Espose per la prima volta al Salon del 1841; nel 1845 e nel 1848 ottenne i suoi primi premi. Con La fiera dei cavalli, nel 1853, raggiunse una fama internazionale, arrivando ad essere apprezzata perfino negli Stati Uniti.
Fu la prima donna artista francese ad essere insignita del titolo di cavaliere della Légion d’honneur, nel 1865. Il realismo di Bonheur, occupandosi prevalentemente di campagna e di animali, non offendeva nessuno e questo garantì all’artista, e da subito, il successo che invece fu negato sia a Courber sia a Millet.
Per esempio, L’Aratura del 1849, vera e propria celebrazione del lavoro dei campi, raffigura alcuni contadini intenti a dissodare un terreno. Veri protagonisti dell’opera sono tuttavia i robusti buoi di razza Charolais e Nivernese aggiogati all’aratro. La rappresentazione dei loro mantelli e delle zolle in primo piano è, senza dubbio, magnifica.
Fu una donna coraggiosa e di grande temperamento, che non esitò a sfidare le convenzioni e il perbenismo della sua epoca. Omosessuale dichiarata, visse con una compagna, anch’ella pittrice, che fu l’amore della sua vita (si conobbero che Rosa aveva solo quattordici anni e la sua amica dodici). Molti anni dopo la morte di lei, si legò ad un’altra pittrice, statunitense, che poi divenne sua erede. Per quanto possa sembrare paradossale, la condotta di Rosa non suscitò particolare scandalo, probabilmente perché era una donna e non un uomo. Peraltro, lei non fece mai nulla per nascondere le sue inclinazioni: usava parlare di sé al maschile, portò sempre i capelli corti, vestì da uomo e fumò in pubblico sigari Avana.

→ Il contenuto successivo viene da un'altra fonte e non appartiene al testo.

<file path="config.mk">
export PLATFORM = sky130hd
export DESIGN_NAME = spbq_levels
export DESIGN_NICKNAME = d
export VERILOG_FILES = /design/src/rtl/core/spbq_pkg.sv /design/src/rtl/core/spbq_levels.sv
export VERILOG_INCLUDE_DIRS = /design/src /design/src/rtl/core
export SDC_FILE = /design/constraint.sdc
export NUM_CORES = 1
export LEC_CHECK = 0
export BUFFER_PORTS_ARGS = -buffer_cell sky130_fd_sc_hd__buf_2
export CELL_PAD_IN_SITES_DETAIL_PLACEMENT = 2
export CELL_PAD_IN_SITES_GLOBAL_PLACEMENT = 2
export CORE_MARGIN = 8
export CORE_UTILIZATION = 35
export DETAILED_ROUTE_END_ITERATION = 10
export PLACE_DENSITY = 0.81
export SYNTH_ARGS = -nofsm -noshare
export SYNTH_HDL_FRONTEND = slang
export SYNTH_SLANG_ARGS = --single-unit
</file>
<file path="constraint.sdc">
create_clock -name clk -period 5.4 [get_ports clk]
set_clock_uncertainty 0.05 [all_clocks]
set_input_delay 0.27 -clock clk [delete_from_list [all_inputs] [get_ports clk]]
set_output_delay 0.27 -clock clk [all_outputs]
set_load 0.02 [all_outputs]
</file>
==> src/sv/snhm_pkg.sv <==
// Shared types, constants and helpers for the sensor node health monitor.
`default_nettype none
package snhm_pkg;

	localparam int STALE_LIMIT_DEF    = 3;
	localparam int DEADLINE_LIMIT_DEF = 3;
	localparam int OVERFLOW_LIMIT_DEF = 3;

	localparam int CNT_W  = 8;
	localparam int CHG_W  = 16;
	localparam int MEAS_W = 18;
	localparam int CFG_W  = 18;
	localparam int IDX_W  = 3;
	localparam int IN_W   = 48;
	localparam int OUT_W  = 40;

	typedef enum logic [1:0] {
		H_INIT    = 2'd0,
		H_HEALTHY = 2'd1,
		H_WARNING = 2'd2,
		H_FAULT   = 2'd3
	} health_t;

	typedef enum logic [1:0] {
		E_UNKNOWN   = 2'd0,
		E_NORMAL    = 2'd1,
		E_HIGH_TEMP = 2'd2,
		E_PRESSURE  = 2'd3
	} env_t;

	typedef enum logic [2:0] {
		C_NONE     = 3'd0,
		C_SENSOR   = 3'd1,
		C_STALE    = 3'd2,
		C_DEADLINE = 3'd3,
		C_OVERFLOW = 3'd4
	} cause_t;

	typedef enum logic [IDX_W-1:0] {
		R_SENSOR_FAIL_LIMIT   = 3'd0,
		R_RECOVERY_COUNT      = 3'd1,
		R_TEMP_HIGH_ENTER     = 3'd2,
		R_TEMP_HIGH_CLEAR     = 3'd3,
		R_PRESSURE_LOW_ENTER  = 3'd4,
		R_PRESSURE_HIGH_ENTER = 3'd5,
		R_PRESSURE_LOW_CLEAR  = 3'd6,
		R_PRESSURE_HIGH_CLEAR = 3'd7
	} reg_idx_t;

	typedef struct packed {
		logic               received;
		logic               valid;
		logic               stale;
		logic               missed_deadline;
		logic               queue_overflow;
		logic signed [MEAS_W-1:0] temperature_mc;
		logic [MEAS_W-1:0]  pressure_value;
	} sample_t;

	typedef struct packed {
		logic [CNT_W-1:0]         sensor_fail_limit;
		logic [CNT_W-1:0]         recovery_sample_count;
		logic signed [MEAS_W-1:0] temp_high_enter;
		logic signed [MEAS_W-1:0] temp_high_clear;
		logic [MEAS_W-1:0]        pressure_low_enter;
		logic [MEAS_W-1:0]        pressure_high_enter;
		logic [MEAS_W-1:0]        pressure_low_clear;
		logic [MEAS_W-1:0]        pressure_high_clear;
	} cfg_t;

	function automatic logic [CNT_W-1:0] sat_inc8(input logic [CNT_W-1:0] v);
		sat_inc8 = (v == {CNT_W{1'b1}}) ? v : v + 1'b1;
	endfunction

	function automatic logic [CHG_W-1:0] sat_inc16(input logic [CHG_W-1:0] v);
		sat_inc16 = (v == {CHG_W{1'b1}}) ? v : v + 1'b1;
	endfunction

endpackage
`default_nettype wire

==> src/sv/sensor_node_health_monitor.sv <==
// Top level of the sensor node health monitor: stream ports, registers, input stage.
// One sample report in, one status result out, one item per clock cycle sustained
// while m_tready is high. A request is captured in the input register, then the health
// machine and the environmental status update together from it as it advances; the
// updated state registers form the result. The input stage accepts a new request
// while a result still waits, and stalls only when both are full.
// Configuration writes take effect at the next clock edge and should be made while idle.
`default_nettype none
module sensor_node_health_monitor #(
	parameter int STALE_LIMIT    = snhm_pkg::STALE_LIMIT_DEF,
	parameter int DEADLINE_LIMIT = snhm_pkg::DEADLINE_LIMIT_DEF,
	parameter int OVERFLOW_LIMIT = snhm_pkg::OVERFLOW_LIMIT_DEF
) (
	input  wire logic                         clk,
	input  wire logic                         arst_n,
	input  wire logic                         s_tvalid,
	output logic                              s_tready,
	// rx_flag, valid_flag, stale_flag, missed_deadline, queue_overflow,
	// temperature_mc[17:0], pressure_value[17:0], zero fill
	input  wire logic [snhm_pkg::IN_W-1:0]    s_tdata,
	output logic                              m_tvalid,
	input  wire logic                         m_tready,
	// health_state[1:0], env_state[1:0], fault_cause[2:0], health_changes[15:0],
	// env_changes[15:0], zero fill
	output logic [snhm_pkg::OUT_W-1:0]        m_tdata,
	input  wire logic                         cfg_we,
	input  wire logic [snhm_pkg::IDX_W-1:0]   cfg_index,
	input  wire logic [snhm_pkg::CFG_W-1:0]   cfg_data
);

	snhm_pkg::cfg_t    cfg_q;
	snhm_pkg::sample_t sample_s1;
	logic              valid_s1;
	logic              out_valid_q;
	logic              advance;

	snhm_pkg::health_t          health_state;
	snhm_pkg::cause_t           fault_cause;
	snhm_pkg::env_t             env_state;
	logic [snhm_pkg::CHG_W-1:0] health_changes;
	logic [snhm_pkg::CHG_W-1:0] env_changes;

	always_ff @(posedge clk or negedge arst_n) begin
		if (!arst_n) begin
			cfg_q.sensor_fail_limit     <= 8'd3;
			cfg_q.recovery_sample_count <= 8'd5;
			cfg_q.temp_high_enter       <= 18'sd30000;
			cfg_q.temp_high_clear       <= 18'sd28000;
			cfg_q.pressure_low_enter    <= 18'd80000;
			cfg_q.pressure_high_enter   <= 18'd110000;
			cfg_q.pressure_low_clear    <= 18'd85000;
			cfg_q.pressure_high_clear   <= 18'd105000;
		end else if (cfg_we) begin
			case (snhm_pkg::reg_idx_t'(cfg_index))
				snhm_pkg::R_SENSOR_FAIL_LIMIT:   cfg_q.sensor_fail_limit <= cfg_data[7:0];
				snhm_pkg::R_RECOVERY_COUNT:      cfg_q.recovery_sample_count <= cfg_data[7:0];
				snhm_pkg::R_TEMP_HIGH_ENTER:     cfg_q.temp_high_enter <= cfg_data;
				snhm_pkg::R_TEMP_HIGH_CLEAR:     cfg_q.temp_high_clear <= cfg_data;
				snhm_pkg::R_PRESSURE_LOW_ENTER:  cfg_q.pressure_low_enter <= cfg_data;
				snhm_pkg::R_PRESSURE_HIGH_ENTER: cfg_q.pressure_high_enter <= cfg_data;
				snhm_pkg::R_PRESSURE_LOW_CLEAR:  cfg_q.pressure_low_clear <= cfg_data;
				snhm_pkg::R_PRESSURE_HIGH_CLEAR: cfg_q.pressure_high_clear <= cfg_data;
				default: ;
			endcase
		end
	end

	// the state registers double as the result register, so a request may only
	// move on once the previous result has gone
	assign advance  = valid_s1 && (!out_valid_q || m_tready);
	assign s_tready = !valid_s1 || advance;

	always_ff @(posedge clk or negedge arst_n) begin
		if (!arst_n) begin
			valid_s1    <= 1'b0;
			out_valid_q <= 1'b0;
		end else begin
			if (s_tready) valid_s1 <= s_tvalid;
			if (advance) out_valid_q <= 1'b1;
			else if (m_tready) out_valid_q <= 1'b0;
		end
	end

	always_ff @(posedge clk) begin
		if (s_tvalid && s_tready) begin
			sample_s1.received        <= s_tdata[0];
			sample_s1.valid           <= s_tdata[1];
			sample_s1.stale           <= s_tdata[2];
			sample_s1.missed_deadline <= s_tdata[3];
			sample_s1.queue_overflow  <= s_tdata[4];
			sample_s1.temperature_mc  <= s_tdata[22:5];
			sample_s1.pressure_value  <= s_tdata[40:23];
		end
	end

	snhm_health #(
		.STALE_LIMIT    (STALE_LIMIT),
		.DEADLINE_LIMIT (DEADLINE_LIMIT),
		.OVERFLOW_LIMIT (OVERFLOW_LIMIT)
	) u_health (
		.clk            (clk),
		.arst_n         (arst_n),
		.step           (advance),
		.sample         (sample_s1),
		.cfg            (cfg_q),
		.health_state   (health_state),
		.fault_cause    (fault_cause),
		.health_changes (health_changes)
	);

	snhm_env u_env (
		.clk         (clk),
		.arst_n      (arst_n),
		.step        (advance),
		.sample      (sample_s1),
		.cfg         (cfg_q),
		.env_state   (env_state),
		.env_changes (env_changes)
	);

	assign m_tvalid = out_valid_q;
	assign m_tdata  = {1'b0, env_changes, health_changes, fault_cause, env_state, health_state};

endmodule
`default_nettype wire

==> src/sv/snhm_health.sv <==
// Node health state machine with failure, clean-run and event counters.
`default_nettype none
module snhm_health #(
	parameter int STALE_LIMIT    = snhm_pkg::STALE_LIMIT_DEF,
	parameter int DEADLINE_LIMIT = snhm_pkg::DEADLINE_LIMIT_DEF,
	parameter int OVERFLOW_LIMIT = snhm_pkg::OVERFLOW_LIMIT_DEF
) (
	input  wire logic                          clk,
	input  wire logic                          arst_n,
	input  wire logic                          step,
	input  wire snhm_pkg::sample_t             sample,
	input  wire snhm_pkg::cfg_t                cfg,
	output snhm_pkg::health_t                  health_state,
	output snhm_pkg::cause_t                   fault_cause,
	output logic [snhm_pkg::CHG_W-1:0]         health_changes
);

	localparam logic [snhm_pkg::CNT_W-1:0] STALE_LIM    = snhm_pkg::CNT_W'(STALE_LIMIT);
	localparam logic [snhm_pkg::CNT_W-1:0] DEADLINE_LIM = snhm_pkg::CNT_W'(DEADLINE_LIMIT);
	localparam logic [snhm_pkg::CNT_W-1:0] OVERFLOW_LIM = snhm_pkg::CNT_W'(OVERFLOW_LIMIT);

	snhm_pkg::health_t            health_q, health_d;
	snhm_pkg::cause_t             cause_q, cause_d;
	logic [snhm_pkg::CNT_W-1:0]   fail_q, fail_d;
	logic [snhm_pkg::CNT_W-1:0]   clean_q, clean_d;
	logic [snhm_pkg::CNT_W-1:0]   stale_q, stale_d;
	logic [snhm_pkg::CNT_W-1:0]   dl_q, dl_d;
	logic [snhm_pkg::CNT_W-1:0]   ov_q, ov_d;
	logic [snhm_pkg::CHG_W-1:0]   chg_q, chg_d;

	always_comb begin
		logic                       clean;
		logic                       go_healthy;
		logic [snhm_pkg::CNT_W-1:0] fail_n, clean_n, stale_n, dl_n, ov_n;
		snhm_pkg::cause_t           cause;

		clean   = sample.valid & ~sample.stale & ~sample.missed_deadline
			& ~sample.queue_overflow;
		fail_n  = sample.valid ? '0 : snhm_pkg::sat_inc8(fail_q);
		stale_n = sample.stale ? snhm_pkg::sat_inc8(stale_q) : stale_q;
		dl_n    = sample.missed_deadline ? snhm_pkg::sat_inc8(dl_q) : dl_q;
		ov_n    = sample.queue_overflow ? snhm_pkg::sat_inc8(ov_q) : ov_q;
		clean_n = clean ? snhm_pkg::sat_inc8(clean_q) : '0;

		// fixed priority: sensor failures first, overflows last
		if (fail_n >= cfg.sensor_fail_limit) begin
			cause = snhm_pkg::C_SENSOR;
		end else if (stale_n >= STALE_LIM) begin
			cause = snhm_pkg::C_STALE;
		end else if (dl_n >= DEADLINE_LIM) begin
			cause = snhm_pkg::C_DEADLINE;
		end else if (ov_n >= OVERFLOW_LIM) begin
			cause = snhm_pkg::C_OVERFLOW;
		end else begin
			cause = snhm_pkg::C_NONE;
		end

		health_d   = health_q;
		cause_d    = cause_q;
		go_healthy = 1'b0;

		if (cause != snhm_pkg::C_NONE) begin
			cause_d  = cause;
			health_d = snhm_pkg::H_FAULT;
		end else begin
			case (health_q)
				snhm_pkg::H_INIT: begin
					if (clean) go_healthy = 1'b1;
					else health_d = snhm_pkg::H_WARNING;
				end
				snhm_pkg::H_HEALTHY: begin
					if (!clean) health_d = snhm_pkg::H_WARNING;
				end
				default: begin
					if (clean && clean_n >= cfg.recovery_sample_count) go_healthy = 1'b1;
				end
			endcase
		end

		if (go_healthy) begin
			health_d = snhm_pkg::H_HEALTHY;
			fail_d   = '0;
			clean_d  = '0;
			stale_d  = '0;
			dl_d     = '0;
			ov_d     = '0;
		end else begin
			fail_d   = fail_n;
			clean_d  = clean_n;
			stale_d  = stale_n;
			dl_d     = dl_n;
			ov_d     = ov_n;
		end

		chg_d = (health_d != health_q) ? snhm_pkg::sat_inc16(chg_q) : chg_q;
	end

	// a report with no sample leaves the whole machine untouched
	always_ff @(posedge clk or negedge arst_n) begin
		if (!arst_n) begin
			health_q <= snhm_pkg::H_INIT;
			cause_q  <= snhm_pkg::C_NONE;
			fail_q   <= '0;
			clean_q  <= '0;
			stale_q  <= '0;
			dl_q     <= '0;
			ov_q     <= '0;
			chg_q    <= '0;
		end else if (step && sample.received) begin
			health_q <= health_d;
			cause_q  <= cause_d;
			fail_q   <= fail_d;
			clean_q  <= clean_d;
			stale_q  <= stale_d;
			dl_q     <= dl_d;
			ov_q     <= ov_d;
			chg_q    <= chg_d;
		end
	end

	assign health_state   = health_q;
	assign fault_cause    = cause_q;
	assign health_changes = chg_q;

endmodule
`default_nettype wire

==> src/sv/snhm_env.sv <==
// Environmental status with enter and clear hysteresis on temperature and pressure.
`default_nettype none
module snhm_env (
	input  wire logic                  clk,
	input  wire logic                  arst_n,
	input  wire logic                  step,
	input  wire snhm_pkg::sample_t     sample,
	input  wire snhm_pkg::cfg_t        cfg,
	output snhm_pkg::env_t             env_state,
	output logic [snhm_pkg::CHG_W-1:0] env_changes
);

	snhm_pkg::env_t             env_q, env_d;
	logic [snhm_pkg::CHG_W-1:0] chg_q, chg_d;

	always_comb begin
		logic hot;
		logic press;

		hot = (sample.temperature_mc >= cfg.temp_high_enter)
			|| (env_q == snhm_pkg::E_HIGH_TEMP && sample.temperature_mc > cfg.temp_high_clear);
		press = (sample.pressure_value < cfg.pressure_low_enter)
			|| (sample.pressure_value > cfg.pressure_high_enter)
			|| (env_q == snhm_pkg::E_PRESSURE
				&& (sample.pressure_value < cfg.pressure_low_clear
					|| sample.pressure_value > cfg.pressure_high_clear));

		if (!sample.received || !sample.valid || sample.stale) begin
			env_d = snhm_pkg::E_UNKNOWN;
		end else if (hot) begin
			env_d = snhm_pkg::E_HIGH_TEMP;
		end else if (press) begin
			env_d = snhm_pkg::E_PRESSURE;
		end else begin
			env_d = snhm_pkg::E_NORMAL;
		end

		chg_d = (env_d != env_q) ? snhm_pkg::sat_inc16(chg_q) : chg_q;
	end

	always_ff @(posedge clk or negedge arst_n) begin
		if (!arst_n) begin
			env_q <= snhm_pkg::E_UNKNOWN;
			chg_q <= '0;
		end else if (step) begin
			env_q <= env_d;
			chg_q <= chg_d;
		end
	end

	assign env_state   = env_q;
	assign env_changes = chg_q;

endmodule
`default_nettype wire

Una curiosità: per vestirsi da uomo e frequentare le fiere di bestiame, Rosa dovette chiedere una specifica autorizzazione delle autorità di polizia (in Francia, per una donna era reato portare i pantaloni), da rinnovarsi ogni sei mesi, adducendo non meglio precisati “motivi di salute”. Questo certamente le pesò molto. «Non ho pazienza con le donne che chiedono il permesso di pensare», usava dire. Femminista ante litteram, scrisse: «Penso di avere adesso il diritto di vivere per me stessa e di disporre a mio piacimento dei miei beni, non avendo figli, né provando tenerezza per il sesso forte, a parte una franca e buona amicizia per coloro che ho stimato». Credeva nelle donne, delle quali sostenne «l’indipendenza fino al mio ultimo giorno». «Del resto – affermò – sono convinta che a noi appartenga l’avvenire».